PDUFA date for Exenatide Approaching (Nasdaq:AMLN), (NYSE:LLY)

Exenatide is a drug that has been co-developed by Amylin Pharmaceuticals, Inc, (Nasdaq:AMLN), Alkermes, Inc. (Nasdaq: ALKS) and Eli Lilly and Company (NYSE:LLY). Exenatide is currently available in the market as BYETTA® injections. However, now the three companies want to use exenatide as a drug given once per week to treat people suffering from type 2 diabetes (by controlling the glycemic level in the body). For this purpose, they submitted a new drug application (NDA) to the United States of America’s Food and Drug Administration (FDA) to get the regulator’s approval for bringing exenatide once weekly into the market. The NDA was submitted on May 5, 2009. And in June 2009, the FDA announced that the NDA contains all the information that would allow it to make a thorough review on exenatide – that is, the NDA was accepted for review. The FDA also handed the company a Prescription Drug User Fee Act goal date – also called Action date or just PDUFA date – of March 7, 2010. However, recently the FDA was closed for 5 days due to bad weather conditions. As a result, on February 25, 2010, the companies disclosed to its stakeholders that the FDA needed more time to review the NDA applications with PUDUFA dates earlier than March 7, 2010. This meant that the PDUFA date of exenatide’s NDA got extended. The new PDUFA date is March 12, 2010.
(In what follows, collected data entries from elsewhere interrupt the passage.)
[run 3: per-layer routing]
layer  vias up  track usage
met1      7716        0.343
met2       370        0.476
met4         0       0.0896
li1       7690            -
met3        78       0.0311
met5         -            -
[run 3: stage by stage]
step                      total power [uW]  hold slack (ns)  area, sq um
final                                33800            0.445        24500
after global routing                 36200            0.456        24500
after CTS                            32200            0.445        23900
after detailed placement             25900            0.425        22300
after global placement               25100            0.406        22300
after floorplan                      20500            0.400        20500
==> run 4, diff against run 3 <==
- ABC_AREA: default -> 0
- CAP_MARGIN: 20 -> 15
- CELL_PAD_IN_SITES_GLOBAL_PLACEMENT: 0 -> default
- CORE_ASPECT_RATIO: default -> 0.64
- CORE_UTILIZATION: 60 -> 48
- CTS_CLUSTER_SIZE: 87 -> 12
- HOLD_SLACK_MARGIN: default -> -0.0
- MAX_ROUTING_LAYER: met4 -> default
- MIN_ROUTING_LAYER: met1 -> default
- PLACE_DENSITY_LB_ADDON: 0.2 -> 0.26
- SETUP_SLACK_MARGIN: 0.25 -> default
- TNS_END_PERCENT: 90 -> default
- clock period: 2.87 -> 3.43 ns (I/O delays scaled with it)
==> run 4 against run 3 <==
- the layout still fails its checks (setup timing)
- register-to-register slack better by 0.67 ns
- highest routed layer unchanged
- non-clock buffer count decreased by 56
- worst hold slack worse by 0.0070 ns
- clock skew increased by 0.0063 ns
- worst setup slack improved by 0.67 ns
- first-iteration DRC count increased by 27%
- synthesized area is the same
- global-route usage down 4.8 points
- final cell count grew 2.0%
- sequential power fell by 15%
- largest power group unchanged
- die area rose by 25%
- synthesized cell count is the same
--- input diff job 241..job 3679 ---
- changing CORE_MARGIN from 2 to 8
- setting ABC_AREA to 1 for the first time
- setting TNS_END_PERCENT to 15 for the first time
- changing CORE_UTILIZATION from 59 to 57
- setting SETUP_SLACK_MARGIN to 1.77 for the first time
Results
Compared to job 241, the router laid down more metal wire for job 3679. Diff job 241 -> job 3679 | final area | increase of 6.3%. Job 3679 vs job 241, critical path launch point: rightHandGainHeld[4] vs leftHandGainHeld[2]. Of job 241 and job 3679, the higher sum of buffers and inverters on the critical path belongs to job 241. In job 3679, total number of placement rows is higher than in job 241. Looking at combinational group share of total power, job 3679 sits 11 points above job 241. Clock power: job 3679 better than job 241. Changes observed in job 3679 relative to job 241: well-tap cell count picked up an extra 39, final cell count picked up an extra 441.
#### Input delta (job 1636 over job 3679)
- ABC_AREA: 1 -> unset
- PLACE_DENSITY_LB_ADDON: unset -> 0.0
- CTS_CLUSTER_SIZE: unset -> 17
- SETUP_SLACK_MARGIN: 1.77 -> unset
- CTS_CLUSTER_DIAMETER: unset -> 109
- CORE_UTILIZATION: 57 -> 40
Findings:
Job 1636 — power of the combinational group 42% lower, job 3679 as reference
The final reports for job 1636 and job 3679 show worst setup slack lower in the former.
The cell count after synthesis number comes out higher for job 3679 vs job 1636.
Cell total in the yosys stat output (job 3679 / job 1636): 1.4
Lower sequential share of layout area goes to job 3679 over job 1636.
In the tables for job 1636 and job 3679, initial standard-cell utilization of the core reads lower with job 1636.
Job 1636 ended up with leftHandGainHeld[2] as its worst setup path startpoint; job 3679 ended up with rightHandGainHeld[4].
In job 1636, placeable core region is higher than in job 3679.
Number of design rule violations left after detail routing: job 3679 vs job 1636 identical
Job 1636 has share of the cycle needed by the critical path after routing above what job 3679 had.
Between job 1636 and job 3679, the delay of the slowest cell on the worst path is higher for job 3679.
== v34 ==
==> flow/design.v <==
module matrix_mul(
    input wire clk,
    input wire reset,
    input wire start,
    input wire [8:0][7:0] matrix_a,
    input wire [8:0][7:0] matrix_b,
    output reg [8:0][15:0] result,
    output reg done
);
reg [3:0] state;
reg [3:0] i, j, k;
reg [15:0] sum;
localparam IDLE = 4'd0, MULTIPLY = 4'd1, DONE = 4'd2;
always @(posedge clk or posedge reset) begin
    if (reset) begin
        state <= IDLE;
        done <= 0;
        i <= 0;
        j <= 0;
        k <= 0;
        sum <= 0;
    end else begin
        case (state)
            IDLE: begin
                if (start) begin
                    state <= MULTIPLY;
                    i <= 0;
                    j <= 0;
                    k <= 0;
                    sum <= 0;
                    done <= 0;
                end
            end
            MULTIPLY: begin
                if (k == 3) begin
                    result[i*3 + j] <= sum;
                    sum <= 0;
                    k <= 0;
                    if (j == 2) begin
                        j <= 0;
                        if (i == 2) begin
                            state <= DONE;
                        end else begin
                            i <= i + 1;
                        end
                    end else begin
                        j <= j + 1;
                    end
                end else begin
                    sum <= sum + matrix_a[i*3 + k] * matrix_b[k*3 + j];
                    k <= k + 1;
                end
            end
            DONE: begin
                done <= 1;
                state <= IDLE;
            end
        endcase
    end
end
endmodule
The NDA submission contains data from the Duration-1 trial conducted by Amylin Phatmaceuticals, Inc. The trial compared the safety and the effectiveness of the exenatide once weekly manufactured with the exenatide that was developed earlier.

If the Food and Drug Administration approves the NDA, exenatide would be the only type 2 diabetes treatment that can be prescribed only once every week. Daniel M. Bradbury, who is the Chief Executive Officer (CEO) as well as the President of Amylin, is confident that the NDA would be successful in getting the FDA’s approval. He said:

“The exenatide once weekly submission is an important milestone in the overall exenatide development program. The clinical data supporting this submission highlight the potential of exenatide once weekly to significantly advance the treatment of type 2 diabetes. We remain committed to developing and commercializing a range of treatment options that address the important unmet needs of people living with diabetes.”